Problem to work on: The lines to repeat are those below from the one containing "violation count: 0" down to the one containing "Fill count: 460", both included; reproduce them exactly and nothing else.

Listed records:
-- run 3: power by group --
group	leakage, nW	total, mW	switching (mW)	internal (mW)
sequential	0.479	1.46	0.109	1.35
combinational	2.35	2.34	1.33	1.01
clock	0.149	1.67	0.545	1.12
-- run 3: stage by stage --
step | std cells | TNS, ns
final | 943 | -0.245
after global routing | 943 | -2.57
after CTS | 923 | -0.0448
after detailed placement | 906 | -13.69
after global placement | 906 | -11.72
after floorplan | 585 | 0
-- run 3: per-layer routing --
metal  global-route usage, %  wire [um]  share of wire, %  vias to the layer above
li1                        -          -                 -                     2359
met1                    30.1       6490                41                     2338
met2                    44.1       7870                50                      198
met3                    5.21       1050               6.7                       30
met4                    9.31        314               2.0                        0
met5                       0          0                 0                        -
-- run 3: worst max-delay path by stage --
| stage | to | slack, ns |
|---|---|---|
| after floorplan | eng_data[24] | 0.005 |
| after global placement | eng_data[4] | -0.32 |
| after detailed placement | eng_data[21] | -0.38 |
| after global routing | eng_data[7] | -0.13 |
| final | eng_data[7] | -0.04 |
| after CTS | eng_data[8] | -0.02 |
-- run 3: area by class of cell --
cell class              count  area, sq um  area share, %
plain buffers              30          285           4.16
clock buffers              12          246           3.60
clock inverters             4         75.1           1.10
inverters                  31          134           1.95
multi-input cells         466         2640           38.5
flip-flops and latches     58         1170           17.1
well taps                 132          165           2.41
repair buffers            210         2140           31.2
## config.mk

```make
export PLATFORM = sky130hd
export DESIGN_NAME = pipeline_stall_ctrl
export DESIGN_NICKNAME = d
export VERILOG_FILES = /design/src/rtl/pipeline_stall_ctrl.sv
export SDC_FILE = /design/constraint.sdc
export NUM_CORES = 1
export LEC_CHECK = 0
export CAP_MARGIN = 15
export CORE_MARGIN = 3
export CORE_UTILIZATION = 40
export CTS_BUF_LIST = sky130_fd_sc_hd__clkbuf_8
export DETAILED_ROUTE_END_ITERATION = 10
export DONT_BUFFER_PORTS = 1
export MAX_ROUTING_LAYER = met4
export PLACE_DENSITY = 0.56
export SLEW_MARGIN = 20
export SYNTH_ARGS = -nofsm -noshare
export SYNTH_HDL_FRONTEND = slang
export SYNTH_SLANG_ARGS = --single-unit
```

## constraint.sdc

```tcl
create_clock -name clk -period 3.32 [get_ports clk]
set_clock_uncertainty 0.1 [all_clocks]
set_input_delay 0.664 -clock clk [delete_from_list [all_inputs] [get_ports clk]]
set_output_delay 0.664 -clock clk [all_outputs]
set_load 0.05 [all_outputs]
```

## src/rtl/pipeline_stall_ctrl.sv

```systemverilog
// pipeline_stall_ctrl: central stall/flush controller with mult/div sequencer and stall-cycle counter
// Ports: clk, reset (sync, active-high); ID hazard inputs (id_rsAddr, id_rtAddr, id_rsRead, id_rtRead,
// id_branchTaken); EX inputs (ex_memRead, ex_writebackAddress, ex_mdStart, ex_mdIsDiv); mem_stallReq;
// outputs stall[5:0] (PC, IF, ID, EX, MEM, WB), flush, md_busy, md_done, stallCount.
module pipeline_stall_ctrl #(
  parameter int MUL_CYCLES = 4,
  parameter int DIV_CYCLES = 32
) (
  input  logic        clk,
  input  logic        reset,
  input  logic [4:0]  id_rsAddr,
  input  logic [4:0]  id_rtAddr,
  input  logic        id_rsRead,
  input  logic        id_rtRead,
  input  logic        id_branchTaken,
  input  logic        ex_memRead,
  input  logic [4:0]  ex_writebackAddress,
  input  logic        ex_mdStart,
  input  logic        ex_mdIsDiv,
  input  logic        mem_stallReq,
  output logic [5:0]  stall,
  output logic        flush,
  output logic        md_busy,
  output logic        md_done,
  output logic [31:0] stallCount
);
  typedef enum logic [1:0] {IDLE, MD_RUN, MD_DONE} state_t;
  state_t state, state_nx;
  logic [31:0] cnt, cnt_nx, n;
  logic md_stall, load_use;
  assign n = ex_mdIsDiv ? 32'(DIV_CYCLES) : 32'(MUL_CYCLES);
  assign load_use = ex_memRead && ex_writebackAddress != 5'd0 &&
                    ((id_rsRead && id_rsAddr == ex_writebackAddress) ||
                     (id_rtRead && id_rtAddr == ex_writebackAddress));
  always_ff @(posedge clk) begin
    if (reset) begin
      state      <= IDLE;
      cnt        <= '0;
      stallCount <= '0;
    end else begin
      state      <= state_nx;
      cnt        <= cnt_nx;
      stallCount <= (stall != 6'd0 && stallCount != 32'hFFFF_FFFF) ? stallCount + 32'd1 : stallCount;
    end
  end
  // A start under a memory wait is deferred; once running, the count ignores memory waits.
  always_comb begin
    state_nx = state;
    cnt_nx   = cnt;
    case (state)
      IDLE: if (ex_mdStart && !mem_stallReq) begin
        cnt_nx   = n - 32'd1;
        state_nx = (n == 32'd1) ? MD_DONE : MD_RUN;
      end
      MD_RUN: begin
        cnt_nx   = cnt - 32'd1;
        state_nx = (cnt == 32'd1) ? MD_DONE : MD_RUN;
      end
      MD_DONE: state_nx = mem_stallReq ? MD_DONE : IDLE;
      default: state_nx = IDLE;
    endcase
  end
  always_comb begin
    md_stall = (state == IDLE && ex_mdStart) || state == MD_RUN;
    stall    = reset        ? 6'b000000 :
               mem_stallReq ? 6'b011111 :
               md_stall     ? 6'b001111 :
               load_use     ? 6'b000111 : 6'b000000;
    flush    = !reset && id_branchTaken && stall == 6'd0;
    md_busy  = !reset && state == MD_RUN;
    md_done  = !reset && state == MD_DONE;
  end
endmodule

```
`config.mk`:
```
export PLATFORM = sky130hd
export DESIGN_NAME = symbol_aligner_10b
export DESIGN_NICKNAME = d
export VERILOG_FILES = /design/src/rtl/symbol_aligner_10b.sv
export SDC_FILE = /design/constraint.sdc
export NUM_CORES = 1
export LEC_CHECK = 0
export ABC_AREA = 1
export BUFFER_PORTS_ARGS = -buffer_cell sky130_fd_sc_hd__buf_2
export CAP_MARGIN = 0
export CORE_UTILIZATION = 55
export CTS_BUF_LIST = sky130_fd_sc_hd__clkbuf_2 sky130_fd_sc_hd__clkbuf_4 sky130_fd_sc_hd__clkbuf_8
export DETAILED_ROUTE_END_ITERATION = 8
export GPL_ROUTABILITY_DRIVEN = 0
export PLACE_DENSITY = 0.85
export RECOVER_POWER = 100
export SETUP_SLACK_MARGIN = 0.5
export SLEW_MARGIN = 20
export SYNTH_ARGS = -nofsm -noshare
export SYNTH_HDL_FRONTEND = slang
export SYNTH_SLANG_ARGS = --single-unit
```
`constraint.sdc`:
```
create_clock -name clk -period 1.41 [get_ports clk]
set_input_delay 0.3525 -clock clk [delete_from_list [all_inputs] [get_ports clk]]
set_output_delay 0.3525 -clock clk [all_outputs]
set_load 0.02 [all_outputs]
```
`src/rtl/symbol_aligner_10b.sv`:
```
// Serial-to-parallel K28.5 comma aligner that feeds aligned 10-bit symbols to the 10b/8b decoder.
// Latency: 1 clk from the enabled edge that shifts in bit j to data_out/data_valid.
// Backpressure: none; ser_en=0 freezes all state and outputs, data_valid is forced low.
// Optional build macro SYMBOL_DISP_CHK_EN: out-of-range ones-count symbols also count as lock errors.
module symbol_aligner_10b #(
  parameter int LOCK_CNT   = 3,
  parameter int UNLOCK_CNT = 4
) (
  input  logic       clk,
  input  logic       rst,
  input  logic       ser_in,
  input  logic       ser_en,
  output logic [9:0] data_out,
  output logic       data_valid,
  output logic       is_comma,
  output logic       locked
);

  typedef enum logic [1:0] {HUNT, CHECK, LOCKED} state_t;

  localparam logic [9:0] K28_NEG   = 10'b0011111010;
  localparam logic [9:0] K28_POS   = 10'b1100000101;
  localparam logic [3:0] LOCK_TH   = 4'(LOCK_CNT);
  localparam logic [3:0] UNLOCK_TH = 4'(UNLOCK_CNT);

  state_t     state;
  logic [9:0] sh;
  logic [3:0] ph;
  logic [3:0] lcnt;
  logic [3:0] ecnt;
  logic       comma;
  logic       boundary;
  logic       sym_err;

  assign comma    = (sh == K28_NEG) || (sh == K28_POS);
  assign boundary = (ph == 4'd0);

`ifdef SYMBOL_DISP_CHK_EN
  logic [3:0] ones;

  // Ones count of the symbol currently held in the shift register
  always_comb begin
    ones = 4'd0;
    for (int i = 0; i < 10; i++) begin
      ones = ones + {3'd0, sh[i]};
    end
  end

  assign sym_err = boundary && !comma && ((ones < 4'd4) || (ones > 4'd6));
`else
  assign sym_err = 1'b0;
`endif

  // Shift/phase tracking, alignment FSM and registered symbol output
  always_ff @(posedge clk or negedge rst) begin
    if (!rst) begin
      state      <= HUNT;
      sh         <= 10'd0;
      ph         <= 4'd0;
      lcnt       <= 4'd0;
      ecnt       <= 4'd0;
      data_out   <= 10'd0;
      data_valid <= 1'b0;
      is_comma   <= 1'b0;
      locked     <= 1'b0;
    end else if (!ser_en) begin
      data_valid <= 1'b0;
    end else begin
      sh         <= {sh[8:0], ser_in};
      ph         <= (ph == 4'd9) ? 4'd0 : ph + 4'd1;
      data_valid <= 1'b0;

      // Only symbols framed while already locked reach the decoder
      if ((state == LOCKED) && boundary) begin
        data_out   <= sh;
        is_comma   <= comma;
        data_valid <= 1'b1;
      end

      case (state)
        HUNT: begin
          if (comma) begin
            ph   <= 4'd1;
            lcnt <= 4'd1;
            if (LOCK_CNT == 1) begin
              state  <= LOCKED;
              locked <= 1'b1;
              ecnt   <= 4'd0;
            end else begin
              state <= CHECK;
            end
          end
        end
        CHECK: begin
          if (comma && boundary) begin
            lcnt <= lcnt + 4'd1;
            if ((lcnt + 4'd1) == LOCK_TH) begin
              state  <= LOCKED;
              locked <= 1'b1;
              ecnt   <= 4'd0;
            end
          end else if (comma) begin
            // Comma off the tentative boundary: restart the count at this phase
            ph   <= 4'd1;
            lcnt <= 4'd1;
          end
        end
        LOCKED: begin
          if (comma && boundary) begin
            ecnt <= 4'd0;
          end else if (comma || sym_err) begin
            if ((ecnt + 4'd1) == UNLOCK_TH) begin
              state  <= HUNT;
              locked <= 1'b0;
              lcnt   <= 4'd0;
              ecnt   <= 4'd0;
            end else begin
              ecnt <= ecnt + 4'd1;
            end
          end
        end
        default: state <= HUNT;
      endcase
    end
  end

endmodule
```
==> summary.txt, run 1 <==
Floorplan
  • Initial Utilization: 57.5%
  • Row count: 21
  • Die Span X: 61.3 um
  • Die height: 61.3 um
  • Num ports: 17

Synthesis
  • Mean Syn Cell Area: 8.23 sq um
  • Post-synth net total: 250
  • Mux share of post-synthesis cell area: 0%
  • Number of distinct library cells after synthesis: 24
  • Post-Syn Area: 1930 sq um
  • Main combinational cell family by area after synthesis: simple AND/OR/NAND/NOR gates
  • Compound-cell area share of the yosys netlist: 9.13%
  • Adder-cell share of the synthesized area: 7.12%
  • XOR/XNOR share of the synthesized area: 2.72%
  • #FFs+latches synth: 37
  • Mapped Cells: 235
  • Sequential share of the synthesized area: 47.9%
  • Synth warn: 0
  • Post-Synth Simple-Gate Area: 25.6%

CTS
  • Num CTS Buffers: 5
  • Htree depth: 2
  • Clock Tree Root: clkbuf_4
  • Maximum root-to-sink buffer count: 2
  • CTS sink cnt: 37

Place
  • # port buffers: 16
  • Dpl hpwl: 3220 um
  • Placed cells: 323

Timing
  • Worst EP kind: register input
  • Worst_ep grt: lcnt[0]$_DFFE_PN0P_/D

Outcome
  • Status: did not finish
  • Last stage: global routing
  • First error: [ERROR GRT-0232] Routing congestion too high. Check the congestion heatmap in the GUI.

Global route
  • Largest net degree at the start of global routing: 24
  • GRT overflow: 74
  • GRT Resource Usage Total: 80.0%
## metrics by stage
step | hold WS [ps] | worst slack [ps] | utilization [%] | setup TNS, ps | cell area, sq um
CTS | -84.3 | -172 | 88.1 | -1770 | 2960
detailed placement | 294 | -152 | 71.0 | -1510 | 2390
global placement | 284 | -95.4 | 71.0 | -636 | 2390
floorplan | 56.9 | 0.328 | - | 0 | 2040
## cells by family after synthesis
kind of cell,after synthesis
AO/OA/AOI/OAI,34
AND/OR/NAND/NOR,109
flip-flops,37
XOR/XNOR,6
buffers and inverters,38
adder cells (fa/ha/maj),11
## routing by layer
layer,overflow,GRT usage [%]
met5,0,11.4
met4,36,96.8
met3,1,56.1
met2,37,98.3
met1,0,78.9
## cells in the mapped netlist (all sizes together)
cell    number  area (sq um)
nor3         3          15.0
a21oi        2          10.0
nand2       72           295
buf          3          13.8
o22ai        3          18.8
nand3       15          90.1
xor2         2          17.5
nor2        16          75.1
inv         32           120
xnor2        4          35.0
o21bai       1          7.51
ha          11           138
o21ai       28           140
nand4        3          18.8
dfrtp       37           926
clkbuf       2          7.51
clkinv       1          5.00
## timing repair
| item | CTS |
|---|---|
| buffers inserted | 19 |
| gates resized for setup | 74 |
| pin swaps | 8 |
| setup endpoints to repair | 40 |
| endpoints found under the hold margin | 14 |
| cloned | 3 |
==> run 2, diff against run 1 <==
--- a/config.mk
+++ b/config.mk
@@ -8,13 +8,11 @@
 export ABC_AREA = 1
 export BUFFER_PORTS_ARGS = -buffer_cell sky130_fd_sc_hd__buf_2
 export CAP_MARGIN = 0
-export CORE_UTILIZATION = 55
-export CTS_BUF_LIST = sky130_fd_sc_hd__clkbuf_2 sky130_fd_sc_hd__clkbuf_4 sky130_fd_sc_hd__clkbuf_8
+export CORE_UTILIZATION = 40
 export DETAILED_ROUTE_END_ITERATION = 8
 export GPL_ROUTABILITY_DRIVEN = 0
-export PLACE_DENSITY = 0.85
+export PLACE_DENSITY_LB_ADDON = 0.15
 export RECOVER_POWER = 100
-export SETUP_SLACK_MARGIN = 0.5
 export SLEW_MARGIN = 20
 export SYNTH_ARGS = -nofsm -noshare
 export SYNTH_HDL_FRONTEND = slang
==> constraint.sdc (replaced) <==
create_clock -name clk -period 1.83 [get_ports clk]
set_input_delay 0.4575 -clock clk [delete_from_list [all_inputs] [get_ports clk]]
set_output_delay 0.4575 -clock clk [all_outputs]
set_load 0.02 [all_outputs]
==> run 2 against run 1 <==
  * The flow now finishes without violations
  * Synthesized cell count unchanged
  * Area after synthesis unchanged
==> summary.txt, run 2 <==
Floorplan
  • Row count: 24 (+14%)
  • Die height: 71.5 um (+17%)
  • Initial Utilization: 42.9% (-15 points)
  • Die area: 5120 sq um
  • Num ports: 17 (unchanged)
  • Die Span X: 71.5 um (+17%)
  • Core area: 4500 sq um

Timing
  • Pin slew with the least headroom to its limit: 909 ps
  • Worst hold slack: 371 ps
  • Worst rel slew slack: 39.4%
  • Minimum clock period: 1660 ps
  • Hold Vio Cnt, Final: 0
  • Skew final: 3.86 ps
  • Final setup viols: 0
  • Max frequency: 602 MHz
  • Period utilisation layout: 90.8%
  • Max Slew Vio Count: 0

Drt
  • Residual DRC: 0
  • Drt wl/cell: 11.5 um
  • DR pass1 iterations: 6
  • Total number of vias: 1472
  • Antenna Nets Post-Route: 0
  • Detailed Route Iter0 Violations: 102
  • Vias per cell: 4.73
  • Final wirelength: 3580 um

CTS
  • Clock Tree Root: clkbuf_8
  • CTS clk-pin slew, worst paths: 70 ps
  • Post-CTS Hold Fix Bufs: 0
  • CTS sink cnt: 37 (unchanged)
  • Clk_lat worst skew: 290 ps
  • Maximum root-to-sink buffer count: 2 (unchanged)
  • Num CTS Buffers: 5 (unchanged)
  • CTS tree: built
  • Htree depth: 2 (unchanged)

Place
  • Dpl hpwl: 2610 um (-19%)
  • Placed cell areas: 2080 sq um (-13%)
  • # port buffers: 16 (unchanged)
  • Placed cells: 301 (-6.8%)

Synthesis
  • #FFs+latches synth: 37 (unchanged)
  • Area share of the largest cell type after synthesis: 47.9% (unchanged)
  • Post-Syn Area: 1930 sq um (unchanged)
  • Area contributors post-synth: dfrtp_1 48%, nand2_1 13%, ha_1 7.1%
  • Number of distinct library cells after synthesis: 24 (unchanged)
  • Mapped Cells: 235 (unchanged)
  • Post-synth net total: 250 (unchanged)
  • Leading area contributor after synthesis: dfrtp_1
  • Post-synth top cells: 66 x nand2_1, 37 x dfrtp_1, 30 x inv_1
  • Sequential share of the synthesized area: 47.9% (unchanged)
  • Mean Syn Cell Area: 8.23 sq um (unchanged)
  • EDFF count, synth: 0 (unchanged)
  • Most used DFF post-synth: dfrtp_1
  • Most common cell in the netlist: nand2_1
  • Synth warn: 0 (unchanged)
  • FFs w/ async S/R, synth: 100% (unchanged)

Global route
  • Initial antenna violation count: 0
  • GRT overflow: 0
  • First-pass GRT wire length: 6430 um
  • Vias in the first global route: 1417
  • GRT Resource Usage Total: 16.6%
  • Largest net degree at the start of global routing: 38

Cells and area
  • Fin area: 2180 sq um
  • Layout cells sized above 1: 10.0%
  • Antenna cells: 0
  • Final core utilization: 48.4%
  • Most frequent cells in the layout: 67 x nand2_1, 37 x dfrtp_1, 31 x inv_1
  • Final net count: 273
  • Biggest regs: data_out: 10 flops, sh: 10 flops
  • Non-Filler Instances: 311
  • Commonest non-fill, non-tap cell in the layout: nand2_1
  • Area grow syn2layout: 12.9%
  • Fill count: 460

Critical path
  • CP Capture Type: flip-flop
  • Worst Path Required: 2010 ps
  • Kind of critical path: flip-flop to flip-flop
  • Startpoint Class: flip-flop
  • Crit Path Max Fanout: 6
  • Critical path arrival: 1840 ps

Pwr
  • Leak: 1.10 nW
  • VDD IR-drop max: 482 uV
  • PD cells: 1370 nW/um^2

Outcome
  • Status: finished clean

Hold path
  • HP Class: primary input to asynchronous set/reset pin

Run
  • Max-Cap Viols: 0
## config.mk

```make
export PLATFORM = sky130hd
export DESIGN_NAME = keypad_scan
export DESIGN_NICKNAME = d
export VERILOG_FILES = /design/src/rtl/keypad_scan.sv
export SDC_FILE = /design/constraint.sdc
export NUM_CORES = 1
export LEC_CHECK = 0
export BUFFER_PORTS_ARGS = -buffer_cell sky130_fd_sc_hd__buf_4
export CAP_MARGIN = 40
export CORE_MARGIN = 3
export CORE_UTILIZATION = 50
export CTS_CLUSTER_SIZE = 16
export DETAILED_ROUTE_END_ITERATION = 10
export GPL_ROUTABILITY_DRIVEN = 0
export PLACE_DENSITY = 0.68
export SLEW_MARGIN = 0
export SYNTH_ARGS = -nofsm -noshare
export SYNTH_HDL_FRONTEND = slang
export SYNTH_SLANG_ARGS = --single-unit
```

## constraint.sdc

```tcl
create_clock -name clk -period 12.9 [get_ports clk]
set_input_delay 0.645 -clock clk [delete_from_list [all_inputs] [get_ports clk]]
set_output_delay 0.645 -clock clk [all_outputs]
set_load 0.1 [all_outputs]
```
<file path="config.mk">
export PLATFORM = sky130hd
export DESIGN_NAME = frame_parser
export DESIGN_NICKNAME = d
export VERILOG_FILES = /design/src/rtl/frame_parser_pkg.sv /design/src/rtl/frame_chksum.sv /design/src/rtl/frame_parser.sv
export SDC_FILE = /design/constraint.sdc
export NUM_CORES = 1
export LEC_CHECK = 0
export CAP_MARGIN = 10
export CORE_ASPECT_RATIO = 1.5
export CORE_MARGIN = 4
export CORE_UTILIZATION = 50
export DETAILED_ROUTE_END_ITERATION = 12
export PLACE_DENSITY = 0.84
export SLEW_MARGIN = 0
export SYNTH_ARGS = -nofsm -noshare
export SYNTH_HDL_FRONTEND = slang
export SYNTH_SLANG_ARGS = --single-unit
</file>
<file path="constraint.sdc">
create_clock -name rdclk -period 3.9 [get_ports rdclk]
set_input_delay 0.78 -clock rdclk [delete_from_list [all_inputs] [get_ports rdclk]]
set_output_delay 0.78 -clock rdclk [all_outputs]
set_load 0.02 [all_outputs]
</file>
### config.mk
export PLATFORM = sky130hd
export DESIGN_NAME = pipe_ctrl_flat
export DESIGN_NICKNAME = d
export VERILOG_FILES = /design/src/rtl/pipe_ctrl_pkg.sv /design/src/rtl/pipe_ctrl_if.sv /design/src/rtl/pipe_ctrl_mdu_busy_counter.sv /design/src/rtl/pipe_ctrl.sv /design/src/flat_wrapper.sv
export SDC_FILE = /design/constraint.sdc
export NUM_CORES = 1
export LEC_CHECK = 0
export ABC_AREA = 0
export CORE_MARGIN = 3
export CORE_UTILIZATION = 45
export DETAILED_ROUTE_END_ITERATION = 7
export PLACE_DENSITY_LB_ADDON = 0.12
export REMOVE_ABC_BUFFERS = 1
export SLEW_MARGIN = 20
export SYNTH_ARGS = -nofsm -noshare
export SYNTH_HDL_FRONTEND = slang
export SYNTH_SLANG_ARGS = --single-unit
### constraint.sdc
create_clock -name clk -period 7.75 [get_ports clk]
set_input_delay 2.325 -clock clk [delete_from_list [all_inputs] [get_ports clk]]
set_output_delay 2.325 -clock clk [all_outputs]
set_load 0.01 [all_outputs]
**config.mk**
```make
export PLATFORM = sky130hd
export DESIGN_NAME = alu_issue_ctrl_flat
export DESIGN_NICKNAME = d
export VERILOG_FILES = /design/src/rtl/alu_issue_ctrl_if.sv /design/src/rtl/alu_issue_ctrl.sv /design/src/flat_wrapper.sv
export SDC_FILE = /design/constraint.sdc
export NUM_CORES = 1
export LEC_CHECK = 0
export ABC_AREA = 1
export CORE_MARGIN = 1.5
export CORE_UTILIZATION = 43
export CTS_CLUSTER_SIZE = 12
export DETAILED_ROUTE_END_ITERATION = 6
export GPL_TIMING_DRIVEN = 0
export HOLD_SLACK_MARGIN = 0.08
export PLACE_DENSITY = 0.8
export REMOVE_ABC_BUFFERS = 1
export SYNTH_ARGS = -nofsm -noshare
export SYNTH_HDL_FRONTEND = slang
export SYNTH_SLANG_ARGS = --single-unit
```
**constraint.sdc**
```tcl
create_clock -name clk -period 1.3 [get_ports clk]
set_input_delay 0.26 -clock clk [delete_from_list [all_inputs] [get_ports clk]]
set_output_delay 0.26 -clock clk [all_outputs]
set_load 0.03 [all_outputs]
```
===== config.mk =====
export PLATFORM = sky130hd
export DESIGN_NAME = camera_capture_ctrl_flat
export DESIGN_NICKNAME = d
export VERILOG_FILES = /design/src/rtl/camera_capture_ctrl_if.sv /design/src/rtl/camera_capture_ctrl.sv /design/src/flat_wrapper.sv
export SDC_FILE = /design/constraint.sdc
export NUM_CORES = 1
export LEC_CHECK = 0
export BUFFER_PORTS_ARGS = -buffer_cell sky130_fd_sc_hd__buf_2
export CORE_UTILIZATION = 40
export CTS_BUF_LIST = sky130_fd_sc_hd__clkbuf_16
export CTS_CLUSTER_SIZE = 16
export DETAILED_ROUTE_END_ITERATION = 6
export GPL_TIMING_DRIVEN = 0
export SLEW_MARGIN = 40
export SYNTH_ARGS = -nofsm -noshare
export SYNTH_HDL_FRONTEND = slang
export SYNTH_SLANG_ARGS = --single-unit

===== constraint.sdc =====
create_clock -name CAMERA_PIXCLK -period 3.1 [get_ports CAMERA_PIXCLK]
set_input_delay 0.155 -clock CAMERA_PIXCLK [delete_from_list [all_inputs] [get_ports CAMERA_PIXCLK]]
set_output_delay 0.155 -clock CAMERA_PIXCLK [all_outputs]
set_load 0.1 [all_outputs]
==> src/rtl/tile_pkg.sv <==
// rtl/tile_pkg.sv - shared constants, state encoding and cell index helper for the tile renderer
//
// Purpose: map geometry (20x15 cells of 32x32 pixels), pixel width, fill tile,
//          FSM state encoding and the row-major cell index function.
// Ports:   none (package).
package tile_pkg;

   localparam int MAP_W      = 20;
   localparam int MAP_H      = 15;
   localparam int MAP_CELLS  = 300;
   localparam int TILE_LOG2  = 5;
   localparam int PIX_W      = 12;
   localparam int CELL_AW    = 9;

   localparam logic [3:0] RESET_TILE = 4'd1;

   typedef enum logic {
      FILL = 1'b0,
      IDLE = 1'b1
   } state_t;

   // y*20 + x built from shifts so no multiplier is inferred.
   function automatic logic [CELL_AW-1:0] cell_idx(input logic [4:0] x, input logic [3:0] y);
      logic [CELL_AW-1:0] yw;
      yw = {5'd0, y};
      return (yw << 4) + (yw << 2) + {4'd0, x};
   endfunction

endpackage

Written reply:
  • Initial antenna violation count: 0
  • GRT overflow: 0
  • First-pass GRT wire length: 6430 um
  • Vias in the first global route: 1417
  • GRT Resource Usage Total: 16.6%
  • Largest net degree at the start of global routing: 38

Cells and area
  • Fin area: 2180 sq um
  • Layout cells sized above 1: 10.0%
  • Antenna cells: 0
  • Final core utilization: 48.4%
  • Most frequent cells in the layout: 67 x nand2_1, 37 x dfrtp_1, 31 x inv_1
  • Final net count: 273
  • Biggest regs: data_out: 10 flops, sh: 10 flops
  • Non-Filler Instances: 311
  • Commonest non-fill, non-tap cell in the layout: nand2_1
  • Area grow syn2layout: 12.9%
  • Fill count: 460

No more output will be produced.